BARTON-UPON-HUMBER.

THE HUMBER AND ITS TRIBUTARIES.

CHAPTER VIII.
THE ESTUARY.

Drainage and Navigation—Dimensions of the Humber—The Ferribys—Barton-upon-Humber—Hull—Paull—Sunk Island—Spurn Point—Great Grimsby—Places of Call.

A glance at that part of the map where Yorkshire is separated from Lincolnshire reveals the full extent of the Humber, but while it shows a wide estuary, it conveys a poor idea of the national importance of this arm of the sea. Nor is the value of the estuary in this respect much increased by the mere statement that the Humber is formed by the confluence of the Trent and the Ouse.
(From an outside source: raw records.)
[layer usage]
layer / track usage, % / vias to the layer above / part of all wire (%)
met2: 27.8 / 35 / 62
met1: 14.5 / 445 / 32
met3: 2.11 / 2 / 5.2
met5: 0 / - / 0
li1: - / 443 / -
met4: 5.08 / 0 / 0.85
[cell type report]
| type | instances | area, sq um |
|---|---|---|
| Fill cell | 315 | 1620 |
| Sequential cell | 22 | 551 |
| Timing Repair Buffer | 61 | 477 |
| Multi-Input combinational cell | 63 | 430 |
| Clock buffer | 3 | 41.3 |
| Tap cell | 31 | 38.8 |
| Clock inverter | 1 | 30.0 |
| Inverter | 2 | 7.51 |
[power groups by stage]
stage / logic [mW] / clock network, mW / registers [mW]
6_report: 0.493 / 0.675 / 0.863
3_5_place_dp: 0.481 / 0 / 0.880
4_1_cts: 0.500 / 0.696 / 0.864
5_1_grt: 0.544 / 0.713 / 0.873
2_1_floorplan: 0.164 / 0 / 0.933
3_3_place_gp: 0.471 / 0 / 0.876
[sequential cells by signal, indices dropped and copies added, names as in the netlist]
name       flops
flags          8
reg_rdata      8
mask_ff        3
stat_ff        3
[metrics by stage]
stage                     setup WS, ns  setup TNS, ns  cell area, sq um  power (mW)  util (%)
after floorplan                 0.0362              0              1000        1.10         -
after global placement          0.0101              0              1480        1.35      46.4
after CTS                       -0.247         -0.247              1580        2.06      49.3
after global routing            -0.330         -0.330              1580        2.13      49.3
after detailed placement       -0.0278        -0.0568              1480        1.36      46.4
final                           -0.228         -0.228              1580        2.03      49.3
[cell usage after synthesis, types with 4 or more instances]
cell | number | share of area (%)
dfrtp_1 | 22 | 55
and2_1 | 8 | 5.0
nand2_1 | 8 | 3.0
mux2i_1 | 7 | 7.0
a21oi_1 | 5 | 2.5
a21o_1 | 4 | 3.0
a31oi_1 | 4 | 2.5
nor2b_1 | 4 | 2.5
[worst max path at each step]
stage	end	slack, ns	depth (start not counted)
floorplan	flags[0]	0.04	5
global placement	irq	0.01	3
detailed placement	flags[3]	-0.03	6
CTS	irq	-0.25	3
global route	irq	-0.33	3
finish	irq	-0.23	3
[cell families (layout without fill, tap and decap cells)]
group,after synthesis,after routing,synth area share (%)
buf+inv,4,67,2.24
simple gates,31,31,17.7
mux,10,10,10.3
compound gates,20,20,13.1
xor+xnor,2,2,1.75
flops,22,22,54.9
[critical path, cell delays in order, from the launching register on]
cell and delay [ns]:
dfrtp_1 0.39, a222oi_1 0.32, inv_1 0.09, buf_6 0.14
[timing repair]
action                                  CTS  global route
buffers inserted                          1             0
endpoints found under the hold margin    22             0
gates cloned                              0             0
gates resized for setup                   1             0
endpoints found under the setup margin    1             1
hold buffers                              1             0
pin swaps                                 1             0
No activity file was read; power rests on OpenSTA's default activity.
`src/shared/cefc_consts.vh`:
```
`ifndef CEFC_CONSTS_VH
`define CEFC_CONSTS_VH

// ---------------------------------------------------------------
// Register indices and byte addresses
// ---------------------------------------------------------------
`define CEFC_FLAGS_IDX        8'h7F
`define CEFC_MASKS_IDX        8'h80
`define CEFC_POL_IDX          8'h81
`define CEFC_DB_IDX           8'h82
`define CEFC_ADDR_W           12
`define CEFC_IDX_TO_ADDR(i)   ({2'b00, (i), 2'b00})

// ---------------------------------------------------------------
// Field positions
// ---------------------------------------------------------------
`define CEFC_NSRC             10
`define CEFC_BIT_MIC_DET      0
`define CEFC_BIT_MIC_SHRT     1
`define CEFC_BIT_FREQ_LOCK    2
`define CEFC_BIT_IN_SEVEN     3
`define CEFC_BIT_IN_EIGHT     4
`define CEFC_BIT_PIN_ONE      5
`define CEFC_BIT_PIN_TWO      6
`define CEFC_BIT_PIN_THREE    7
`define CEFC_BIT_SEQ          8
`define CEFC_BIT_BITCLK       9
`define CEFC_BIT_SUMMARY      10

// ---------------------------------------------------------------
// Reset values
// ---------------------------------------------------------------
`define CEFC_FLAGS_RST        10'h000
`define CEFC_MASKS_RST        10'h3FF
`define CEFC_POL_RST          10'h000
`define CEFC_DB_RST           10'h000

// ---------------------------------------------------------------
// Timing
// ---------------------------------------------------------------
`define CEFC_CLK_MHZ          100
`define CEFC_DB_TIME_NS       1000
`define CEFC_DB_CYCLES        ((`CEFC_DB_TIME_NS * `CEFC_CLK_MHZ) / 1000)
`define CEFC_DB_CNT_W         8
`define CEFC_DB_LAST          8'h63

`endif

```
`src/design/cefc_debounce.v`:
```
`include "cefc_consts.vh"

module cefc_debounce (
	input  wire CLK,
	input  wire RST_N,
	input  wire LVL_IN,
	input  wire DB_EN,
	output wire LVL_OUT
);

	// -----------------------------------------------------------
	// Stability counter
	// -----------------------------------------------------------
	// Last count of the debounce time, one less than its cycles
	localparam [`CEFC_DB_CNT_W-1:0] DB_LAST = `CEFC_DB_LAST;

	reg                      held_r;
	reg [`CEFC_DB_CNT_W-1:0] cnt_r;
	reg                      held_nxt;
	reg [`CEFC_DB_CNT_W-1:0] cnt_nxt;

	// A change must stand for the whole debounce time before it
	// passes; any spike shorter than that restarts the count.
	always @* begin
		held_nxt = held_r;
		cnt_nxt  = {`CEFC_DB_CNT_W{1'b0}};
		if (!DB_EN) begin
			held_nxt = LVL_IN;
		end else if (LVL_IN != held_r) begin
			if (cnt_r == DB_LAST) begin
				held_nxt = LVL_IN;
			end else begin
				cnt_nxt = cnt_r + 1'b1;
			end
		end
	end

	always @(posedge CLK or negedge RST_N) begin
		if (!RST_N) begin
			held_r <= 1'b0;
			cnt_r  <= {`CEFC_DB_CNT_W{1'b0}};
		end else begin
			held_r <= held_nxt;
			cnt_r  <= cnt_nxt;
		end
	end

	assign LVL_OUT = held_r;

endmodule // cefc_debounce

```
`src/design/cefc_top.v`:
```
// Decided for this implementation: register access over AHB-Lite.
`include "cefc_consts.vh"

module cefc_top (
	input  wire        CLK,
	input  wire        RST_N,
	input  wire        BITCLK_PIN,
	input  wire        SEQ_BUSY,
	input  wire        PIN_THREE,
	input  wire        PIN_TWO,
	input  wire        PIN_ONE,
	input  wire        INPUT_EIGHT,
	input  wire        INPUT_SEVEN,
	input  wire        FREQ_LOCK,
	input  wire        MIC_SHORT,
	input  wire        MIC_DETECT,
	input  wire        HSEL,
	input  wire [31:0] HADDR,
	input  wire [1:0]  HTRANS,
	input  wire        HWRITE,
	input  wire [2:0]  HSIZE,
	input  wire [31:0] HWDATA,
	input  wire        HREADY,
	output wire        HREADYOUT,
	output wire        HRESP,
	output wire [31:0] HRDATA,
	output wire        IRQ
);

	localparam N = `CEFC_NSRC;
	localparam [`CEFC_ADDR_W-1:0] A_FLAGS =
		`CEFC_IDX_TO_ADDR(`CEFC_FLAGS_IDX);
	localparam [`CEFC_ADDR_W-1:0] A_MASKS =
		`CEFC_IDX_TO_ADDR(`CEFC_MASKS_IDX);
	localparam [`CEFC_ADDR_W-1:0] A_POL =
		`CEFC_IDX_TO_ADDR(`CEFC_POL_IDX);
	localparam [`CEFC_ADDR_W-1:0] A_DB =
		`CEFC_IDX_TO_ADDR(`CEFC_DB_IDX);

	// -----------------------------------------------------------
	// Address decode
	// -----------------------------------------------------------
	function hit;
		input [31:0]             addr;
		input [`CEFC_ADDR_W-1:0] target;
		begin
			hit = (addr[31:`CEFC_ADDR_W] == 20'h0_0000) &&
				(addr[`CEFC_ADDR_W-1:0] == target);
		end
	endfunction

	// -----------------------------------------------------------
	// Source gathering in flag bit order
	// -----------------------------------------------------------
	wire [N-1:0] src_raw;

	assign src_raw[`CEFC_BIT_BITCLK]    = BITCLK_PIN;
	assign src_raw[`CEFC_BIT_SEQ]       = SEQ_BUSY;
	assign src_raw[`CEFC_BIT_PIN_THREE] = PIN_THREE;
	assign src_raw[`CEFC_BIT_PIN_TWO]   = PIN_TWO;
	assign src_raw[`CEFC_BIT_PIN_ONE]   = PIN_ONE;
	assign src_raw[`CEFC_BIT_IN_EIGHT]  = INPUT_EIGHT;
	assign src_raw[`CEFC_BIT_IN_SEVEN]  = INPUT_SEVEN;
	assign src_raw[`CEFC_BIT_FREQ_LOCK] = FREQ_LOCK;
	assign src_raw[`CEFC_BIT_MIC_SHRT]  = MIC_SHORT;
	assign src_raw[`CEFC_BIT_MIC_DET]   = MIC_DETECT;

	// -----------------------------------------------------------
	// Registers
	// -----------------------------------------------------------
	reg  [N-1:0] sync1_r;
	reg  [N-1:0] sync2_r;
	reg  [N-1:0] prev_r;
	reg  [N-1:0] flags_r;
	reg  [N-1:0] masks_r;
	reg  [N-1:0] pol_r;
	reg  [N-1:0] db_r;
	reg          dp_valid_r;
	reg          dp_write_r;
	reg  [31:0]  dp_addr_r;
	reg  [N-1:0] flags_nxt;
	reg  [N-1:0] clr_mask;
	reg  [31:0]  rdata;
	wire [N-1:0] src_pol;
	wire [N-1:0] src_db;
	wire [N-1:0] evt_rise;
	wire         addr_phase;
	wire         wr_flags;
	wire         wr_masks;
	wire         wr_pol;
	wire         wr_db;
	wire         summary;

	// -----------------------------------------------------------
	// Input synchroniser
	// -----------------------------------------------------------
	// Sources come from pins and analogue detectors, so two flops
	// guard against metastability before any logic sees them.
	always @(posedge CLK or negedge RST_N) begin
		if (!RST_N) begin
			sync1_r <= {N{1'b0}};
			sync2_r <= {N{1'b0}};
		end else begin
			sync1_r <= src_raw;
			sync2_r <= sync1_r;
		end
	end

	// -----------------------------------------------------------
	// Polarity and debounce
	// -----------------------------------------------------------
	assign src_pol = sync2_r ^ pol_r;

	genvar g;
	generate
		for (g = 0; g < N; g = g + 1) begin : g_db
			cefc_debounce u_db (
				.CLK     (CLK),
				.RST_N   (RST_N),
				.LVL_IN  (src_pol[g]),
				.DB_EN   (db_r[g]),
				.LVL_OUT (src_db[g])
			);
		end
	endgenerate

	// -----------------------------------------------------------
	// Event detection
	// -----------------------------------------------------------
	// An event is the active edge of the conditioned level; a
	// level that simply stays active does not re-set a flag that
	// software has cleared.
	always @(posedge CLK or negedge RST_N) begin
		if (!RST_N) begin
			prev_r <= {N{1'b0}};
		end else begin
			prev_r <= src_db;
		end
	end

	assign evt_rise = src_db & ~prev_r;

	// -----------------------------------------------------------
	// Bus slave
	// -----------------------------------------------------------
	assign addr_phase = HSEL & HREADY & HTRANS[1];

	always @(posedge CLK or negedge RST_N) begin
		if (!RST_N) begin
			dp_valid_r <= 1'b0;
			dp_write_r <= 1'b0;
			dp_addr_r  <= 32'h0000_0000;
		end else if (HREADY) begin
			dp_valid_r <= addr_phase;
			dp_write_r <= HWRITE;
			dp_addr_r  <= HADDR;
		end
	end

	assign wr_flags = dp_valid_r & dp_write_r & hit(dp_addr_r, A_FLAGS);
	assign wr_masks = dp_valid_r & dp_write_r & hit(dp_addr_r, A_MASKS);
	assign wr_pol   = dp_valid_r & dp_write_r & hit(dp_addr_r, A_POL);
	assign wr_db    = dp_valid_r & dp_write_r & hit(dp_addr_r, A_DB);

	// Every access finishes in its first data-phase cycle.
	assign HREADYOUT = 1'b1;
	assign HRESP     = 1'b0;

	// -----------------------------------------------------------
	// Flag register
	// -----------------------------------------------------------
	always @* begin
		clr_mask = {N{1'b0}};
		if (wr_flags) begin
			clr_mask = HWDATA[N-1:0];
		end
		// Clear first, then set, so a same-cycle event survives.
		flags_nxt = (flags_r & ~clr_mask) | evt_rise;
	end

	always @(posedge CLK or negedge RST_N) begin
		if (!RST_N) begin
			flags_r <= `CEFC_FLAGS_RST;
		end else begin
			flags_r <= flags_nxt;
		end
	end

	// -----------------------------------------------------------
	// Control registers
	// -----------------------------------------------------------
	always @(posedge CLK or negedge RST_N) begin
		if (!RST_N) begin
			masks_r <= `CEFC_MASKS_RST;
			pol_r   <= `CEFC_POL_RST;
			db_r    <= `CEFC_DB_RST;
		end else begin
			if (wr_masks) begin
				masks_r <= HWDATA[N-1:0];
			end
			if (wr_pol) begin
				pol_r <= HWDATA[N-1:0];
			end
			if (wr_db) begin
				db_r <= HWDATA[N-1:0];
			end
		end
	end

	// -----------------------------------------------------------
	// Summary and interrupt output
	// -----------------------------------------------------------
	// Bit 10 has no storage, so writes to it land nowhere.
	assign summary = |flags_r;

	assign IRQ = |(flags_r & ~masks_r);

	// -----------------------------------------------------------
	// Read data
	// -----------------------------------------------------------
	// The sequencer flag is returned as stored; software must not
	// trust it while the sequencer is busy.
	always @* begin
		rdata = 32'h0000_0000;
		if (dp_valid_r && !dp_write_r) begin
			if (hit(dp_addr_r, A_FLAGS)) begin
				rdata[N-1:0] = flags_r;
				rdata[`CEFC_BIT_SUMMARY] = summary;
			end else if (hit(dp_addr_r, A_MASKS)) begin
				rdata[N-1:0] = masks_r;
			end else if (hit(dp_addr_r, A_POL)) begin
				rdata[N-1:0] = pol_r;
			end else if (hit(dp_addr_r, A_DB)) begin
				rdata[N-1:0] = db_r;
			end
		end
	end

	assign HRDATA = rdata;

endmodule // cefc_top

```
`config.mk`:
```
export PLATFORM = sky130hd
export DESIGN_NAME = cefc_top
export DESIGN_NICKNAME = d
export VERILOG_FILES = /design/src/design/cefc_debounce.v /design/src/design/cefc_top.v
export VERILOG_INCLUDE_DIRS = /design/src /design/src/shared
export SDC_FILE = /design/constraint.sdc
export NUM_CORES = 1
export LEC_CHECK = 0
export ABC_AREA = 1
export BUFFER_PORTS_ARGS = -buffer_cell sky130_fd_sc_hd__buf_2
export CAP_MARGIN = 20
export CORE_AREA = 8 8 160 162
export DETAILED_ROUTE_END_ITERATION = 8
export DIE_AREA = 0 0 168 170
export GPL_ROUTABILITY_DRIVEN = 0
export SYNTH_ARGS = -nofsm -noshare
export SYNTH_HDL_FRONTEND = slang
export SYNTH_SLANG_ARGS = --single-unit
```
`constraint.sdc`:
```
create_clock -name CLK -period 3.7 [get_ports CLK]
set_input_delay 0.185 -clock CLK [delete_from_list [all_inputs] [get_ports CLK]]
set_output_delay 0.185 -clock CLK [all_outputs]
set_load 0.1 [all_outputs]
```
* After elaboration in Yosys (flattened, before gate mapping)
Index checks and enable logic that the tools add are counted.
Cells by class: magnitude comparators 0, bitwise operators 15, reductions and logical operators 19, multipliers 0, div/mod/pow operators 0, mux-type cells 67, equal/unequal tests 44, add/subtract/negate cells 10, shift operators 0
Operators by type and width (count):
- 2-to-1 mux 8 bit | 30
- adder 8 x 1 -> 8 bit, second input constant | 10
- == test 8 x 7 -> 1 bit, second input constant | 10
- 2-to-1 mux 10 bit | 5
- != test 2 x 1 -> 1 bit, second input constant | 20
- == test 12 x 10 -> 1 bit, second input constant | 3
- 2-to-1 mux 1 bit | 31
- bitwise AND 10 bit | 3
- NOT 10 bit | 3
- zero test 20 bit | 1
- AND reduction 2 bit | 10
- OR reduction 10 bit | 2
- == test 12 x 9 -> 1 bit, second input constant | 1
- 2-to-1 mux 11 bit | 1
- != test 1 bit | 10
- bitwise OR 10 bit | 1
- bitwise XOR 10 bit | 1
- bitwise AND 1 bit | 7
- logical AND 1 bit | 5
- zero test 1 bit | 1
Word-level totals: register bits 194, logic and storage cells 185, latch bits 0, memory bits (read-only) 0, RAM bits 0, output and inout bits 35, memories 0

* Longest topological paths before layout
depth in word-level cells 7, mapped depth 10

* Hierarchy
A second synthesis with hierarchy kept.
Second synthesis, totals: cells, all modules 1107, area, all modules 9791.9 um2
Modules (own cells, without submodules):
- cefc_top | cells an instance 516, area each 4677.0 um2, instances 1, sequential area each 2615.0 um2
- cefc_debounce (g_db[0].u_db ...) | cells an instance 59, area each 515.5 um2, instances 9, sequential area each 225.2 um2
- cefc_debounce (g_db[4].u_db) | cells an instance 60, area each 475.5 um2, instances 1, sequential area each 225.2 um2

* Least setup slack after synthesis
No wires, ideal clock.
path kind register to output, from reg dp_addr_r[27], to out HRDATA[1], path slack 1.036 ns, path buffers 1, stages on the path, launching flop included 11, arrival 2.479 ns, cells stage by stage dfrtp_1 -> nor2_1 -> nand2_1 -> nor2_1 -> nand2_2 -> nor2_8 -> buf_2 -> nand3_1 -> nand2_1 -> nor2_1 -> nor2_1
Between the ends: word-level cells in the longest chain between the ends 7
RTL lines:
- start: declaration | line cefc_top.v:80 | reg [31:0] dp_addr_r;
- start signal: assignment | line cefc_top.v:152 | dp_addr_r <= 32'h0000_0000;
- start signal: assignment | line cefc_top.v:156 | dp_addr_r <= HADDR;
- zero test 20 bit * | line cefc_top.v:47 | hit = (addr[31:`CEFC_ADDR_W] == 20'h0_0000) &&
- logical AND 1 bit | line cefc_top.v:47
- 2-to-1 mux 10 bit | line cefc_top.v:233 | end else if (hit(dp_addr_r, A_DB)) begin
- 2-to-1 mux 10 bit | line cefc_top.v:231 | end else if (hit(dp_addr_r, A_POL)) begin
- 2-to-1 mux 10 bit | line cefc_top.v:229 | end else if (hit(dp_addr_r, A_MASKS)) begin
- 2-to-1 mux 10 bit * | line cefc_top.v:226 | if (hit(dp_addr_r, A_FLAGS)) begin
- 2-to-1 mux 11 bit * | line cefc_top.v:225 | if (dp_valid_r && !dp_write_r) begin
- end: declaration | line cefc_top.v:26 | output wire [31:0] HRDATA,
Every way passes the cells marked *; elsewhere a longest branch is shown, timed or not.

* Worst setup path after layout
from reg dp_addr_r[13], to out HRDATA[2]
The elaborated chain is that of the path after synthesis.

==> run summary <==
Post-synth EDFFs: 0
top_reg_cell synth: dfrtp_1
vias in the first global route: 6,587
RSZ-0062 raised after global routing: no
fin. max-slew vios: 0
Worst-path clk slew: 0.07 ns
largest net degree at the start of global routing: 107
Power Dens Cells: 438 nW/um^2
Hold Slack: 0.0118 ns
Pre-antenna DRT Iters: 5
Worst VDD drop: 312 uV
final core occ: 0.458
share of cells above drive strength 1: 0.144
Clock Tree Root: clkbuf_16
FF+latch count, synth: 194
routed vias: 6,640
synthesized area: 8870 sq um
Post-synth ARST share: 1.00
number of setup buffers added after CTS: 0
worst slew pin tran: 0.882 ns
DRC viols: 0
Seq/Total Area, Yosys: 0.548
Max-slew headroom: 0.410
Die ar.: 28,600 sq um
initial antenna violation count: 0
YS warnings: 0
DIE HEIGHT: 170 microns
syn avg cell area: 8.81 sq um
switching power total: 1.13 mW
P_leak: 4.93 nW
status: completed
post-layout power: 4.62 mW
crit path time final: 2.98 ns
DR iter-0 viols: 242
Max Cap Viol: 0
Fmax: 0.335 GHz
setup_tns: 0 ns
drt wl/cell: 12.9 microns
core area: 23,100 sq um
fin crit share: 0.806
Post-Syn Instances: 1,007
CP Data Arrival Time: 2.80 ns
Worst Setup End Kind: primary output
Clock Tree Buf Depth: 2
CTS tree: built
Hold-fix buffers, CTS: 49
post-synth cell types: 36
n_diodes: 0
GR Overflow Total: 0
internal power: 3.50 mW
Total Routing Usage GR: 0.134
Clk Latency, worst-skew pair: 0.43 ns
via density per instance: 4.65
Critical Path Fanout Max: 34
IO Port Bufs: 69
cell count after placement: 1,347
number of non-filler instances in the completed layout: 1,428
Routed Antenna Nets: 0
final hold vios: 0
DP HPWL: 12.6 mm
row cnt: 56
first-pass GRT wire length: 31.2 mm
io pins: 119
Logic pwr share: 0.081
CP required: 3.51 ns
final net count: 1,219
sequential fraction of design power: 0.484
CTS resizes: 0
worst hold path class: in2reg
Clk pwr share: 0.435
sw frac: 0.243
CP Launch Type: register
clk_skew: 0.0116 ns
synthesis-to-layout area growth: 19.1%
CTS buffer count: 17
H-tree levels: 4
Setup violations, final: 0
CTS sink cnt: 194
Routed WL: 18.4 mm
Die X: 168 microns
crit path kind: reg2out
initial core utilization: 0.385
[path summary, 6_finish.rpt]
path,start,to,slack (ns),depth (start not counted)
min in group asynchronous,RST_N,g_db[0].u_db.cnt_r[5],0.38,2
worst min register to register,sync1_r[4],sync2_r[4],0.35,0
worst max register to register,dp_addr_r[13],db_r[4],1.28,6
max in group asynchronous,RST_N,sync2_r[9],2.41,3
worst max-delay path,dp_addr_r[13],HRDATA[2],0.72,8
worst min-delay path,HADDR[5],dp_addr_r[5],0.01,2
[placed cells by master (no fill, tap or decap), types with 2 or more instances in the layout]
cell / count
nor3_1: 22
a21oi_1: 19
clkbuf_8: 3
o21ai_0: 79
nor2_2: 5
dlygate4sd3_1: 49
inv_6: 6
dfstp_2: 10
nor4_1: 2
inv_1: 117
nor2_4: 3
nor3b_1: 4
clkbuf_16: 17
ha_1: 10
dfrtp_1: 184
bufinv_16: 4
nand4_1: 7
o21ai_1: 13
conb_1: 23
nand2_4: 2
nor2_1: 148
mux2_2: 26
buf_2: 68
nand3_1: 72
nand2_2: 2
xor2_1: 26
nand2_1: 192
or2_2: 10
[routing by layer]
metal	track usage	routed length, microns	vias up
met3	0.0276	682	15
met1	0.168	8410	3134
li1	-	-	3401
met2	0.226	9050	90
met5	0	0	-
met4	0.0493	276	0
[Yosys cell counts (11+ instances only)]
cell     count  area [sq um]
a21oi_1     19          95.1
buf_2       11          55.1
buf_4       26           195
dfrtp_1    184          4600
inv_1      117           439
mux2_2      26           293
nand2_1    192           721
nand3_1     72           360
nor2_1     148           556
nor3_1      22           110
o21ai_0     79           395
o21ai_1     13          65.1
xor2_1      26           228
[power groups by stage]
stage | registers (mW) | logic (mW) | clock network [mW]
floorplan | 2.27 | 0.250 | 0
global placement | 2.28 | 0.335 | 0
detailed placement | 2.28 | 0.338 | 0
CTS | 2.24 | 0.380 | 2.06
global route | 2.25 | 0.420 | 2.13
finish | 2.24 | 0.374 | 2.01
[area by class of cell]
cell class                 count  area [sq um]
clock buffer                  19           453
clock inverter                13           194
fill                        2178         12500
inverter                     117           439
multi-input combinational    675          3380
sequential                   194          4870
tap                          290           363
timing repair buffer         120           872
[sequential cells by signal, indices dropped and copies added (netlist names), 10 cells and up]
signal             cells
masks_r               10
sync1_r               10
flags_r               10
pol_r                 10
prev_r                10
g_db.u_db.cnt_r       80
sync2_r               10
g_db.u_db.LVL_OUT     10
dp_addr_r             32
db_r                  10
[metrics by stage]
stage                     setup slack (ns)  area (sq um)
after floorplan                       1.04          8950
after CTS                            0.697         10600
after detailed placement              1.17          9430
after global routing                 0.529         10600
final                                0.719         10600
after global placement                1.19          9430
[cell families (layout without fill, tap and decap cells)]
family          count (synthesis)  after routing  synth area share
simple gates                  474            474             0.231
compound gates                115            115            0.0660
xor+xnor                       27             27            0.0266
other cells                     2             23          0.000846
mux                            26             26            0.0330
flops                         194            194             0.548
buf+inv                       159            269            0.0798
fa+ha+maj                      10             10            0.0141
[worst max-delay path: stages, from the launching register on]
cell and delay (ns):
dfrtp_1 0.37, nor2_1 0.18, nand4_2 0.20, nor2_8 0.47
nand2_4 0.27, nand2_1 0.14, nor2_1 0.05, nor2_1 0.20
buf_2 0.48
Note: power is estimated with default switching activity, not from simulation.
These two rivers have to be considered in connection with their tributary streams before a fair idea is formed, not only of what the Humber is as a channel of trade, but of the wide extent of the water-shed of which it is the basin. The Ouse brings to the Humber nearly all the running water of Yorkshire, the collection having been made over an area exceeding 4,000 square miles; while the supplies from the Trent, though less in quantity because of the lower altitudes of their origin, drain about 4,500 square miles. This makes the Humber the largest river-basin in England, the Severn coming next with a total drainage of 8,580 square miles, as compared with 9,770 in the case of the Humber, made up as follows:—Ouse, 4,100; Trent, 4,500; Humber proper, 1,170.